Munich S-Bahn station

Munich Rosenheimer Platz station is one of the five underground stations opened in 1972 on the trunk line of the Munich S-Bahn between Munich Central Station (Hauptbahnhof) and Munich East station (München Ost station). It is under the street of the same name and Rosenheimerstraße in the Munich district of Haidhausen. It has two platform tracks and is classified by Deutsche Bahn as a category 4 station.

==Description==
The station was opened with the other underground stations on the trunk line in 1972; construction started in 1966. The escalators, columns and the station stripes are in yellow, as part of the station's colour scheme. Like its northwestern neighbor, Isartor station, the station has no connection to the U-Bahn or long-distance services, but only with trams. In 2007, station was used daily (Mon-Fri) by 55,600 passengers, entering, exiting and transferring.

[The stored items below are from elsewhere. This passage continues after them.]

==> config.mk <==
export PLATFORM = sky130hd
export DESIGN_NAME = tcu_top
export DESIGN_NICKNAME = d
export VERILOG_FILES = /design/src/shared/tcu_pkg.sv /design/src/logic/tcu_top.sv /design/src/logic/tcu_unit.sv
export SDC_FILE = /design/constraint.sdc
export NUM_CORES = 1
export LEC_CHECK = 0
export ABC_AREA = 1
export ABC_CLOCK_PERIOD_IN_PS = 2590
export BUFFER_PORTS_ARGS = -buffer_cell sky130_fd_sc_hd__buf_2
export CELL_PAD_IN_SITES_DETAIL_PLACEMENT = 1
export CELL_PAD_IN_SITES_GLOBAL_PLACEMENT = 1
export CORE_MARGIN = 3
export CORE_UTILIZATION = 39
export DETAILED_ROUTE_END_ITERATION = 6
export PLACE_DENSITY = 0.75
export SETUP_SLACK_MARGIN = 0.4
export SYNTH_ARGS = -nofsm -noshare
export SYNTH_HDL_FRONTEND = slang
export SYNTH_SLANG_ARGS = --single-unit
==> constraint.sdc <==
create_clock -name hclk -period 2.59 [get_ports hclk]
set_clock_uncertainty 0.1 [all_clocks]
set_input_delay 0.259 -clock hclk [delete_from_list [all_inputs] [get_ports hclk]]
set_output_delay 0.259 -clock hclk [all_outputs]
set_load 0.05 [all_outputs]
==> src/shared/tcu_pkg.sv <==
// constants shared by the timer/counter/pwm block
package tcu_pkg;
	localparam int NUM_UNITS = 5;
	localparam int CNT_W = 16;
	localparam int DEAD_W = 8;
	localparam int CTRL_W = 4;
	localparam logic [2:0] UNIT_LAST = 3'h4;
	// register index inside one unit (byte offset = index * 4)
	localparam logic [2:0] REG_CTRL = 3'h0;
	localparam logic [2:0] REG_PERIOD = 3'h1;
	localparam logic [2:0] REG_CMP = 3'h2;
	localparam logic [2:0] REG_DEAD = 3'h3;
	localparam logic [2:0] REG_COUNT = 3'h4;
	localparam logic [2:0] REG_CAPT = 3'h5;
	localparam logic [2:0] REG_STAT = 3'h6;
	// address fields: haddr[7:5] unit, haddr[4:2] register
	localparam int UNIT_LSB = 5;
	localparam int REG_LSB = 2;
	// control bits
	localparam int CTRL_EN = 0;
	localparam int CTRL_RELOAD = 1;
	localparam int CTRL_KILL_T = 2;
	localparam int CTRL_KILL_C = 3;
	// status bits
	localparam int STAT_HALT = 0;
	localparam int STAT_KILL = 1;
	localparam int STAT_CAP = 2;
	// reset values
	localparam logic [CTRL_W-1:0] CTRL_RST = 4'h0;
	localparam logic [CNT_W-1:0] PERIOD_RST = 16'hffff;
	localparam logic [CNT_W-1:0] CMP_RST = 16'h0000;
	localparam logic [DEAD_W-1:0] DEAD_RST = 8'h00;
	typedef enum logic [0:0] {
		BUS_IDLE = 1'b0,
		BUS_RDWAIT = 1'b1
	} tcu_bus_st_t;
endpackage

The two entrances from the platform each lead to a mezzanine floor. The northwestern exit leads to both sides of Rosenheimerstraße and the southeastern exit leads to Rosenheimerplatz. The mezzanine also includes a direct elevator link to the nearby Hilton hotel.

Around the northwestern exit are the cultural centre of Gasteig with concert halls, the Münchner Volkshochschule (adult education) and the central office of the Munich City Library (Münchner Stadtbibliothek). Because of the proximity to the concert halls, special soundproofing measures were carried out on the tracks during the construction of the cultural centre.

The station is served by routes and of the Munich tramway. The linking of tram line 25 between Max-Weber-Platz and Grünwald via the S-Bahn trunk line was an important argument for the construction of the eastern tram bypass, which was taken into operation on 8 November 1997.

The platform is 210 metres long and 96 cm high.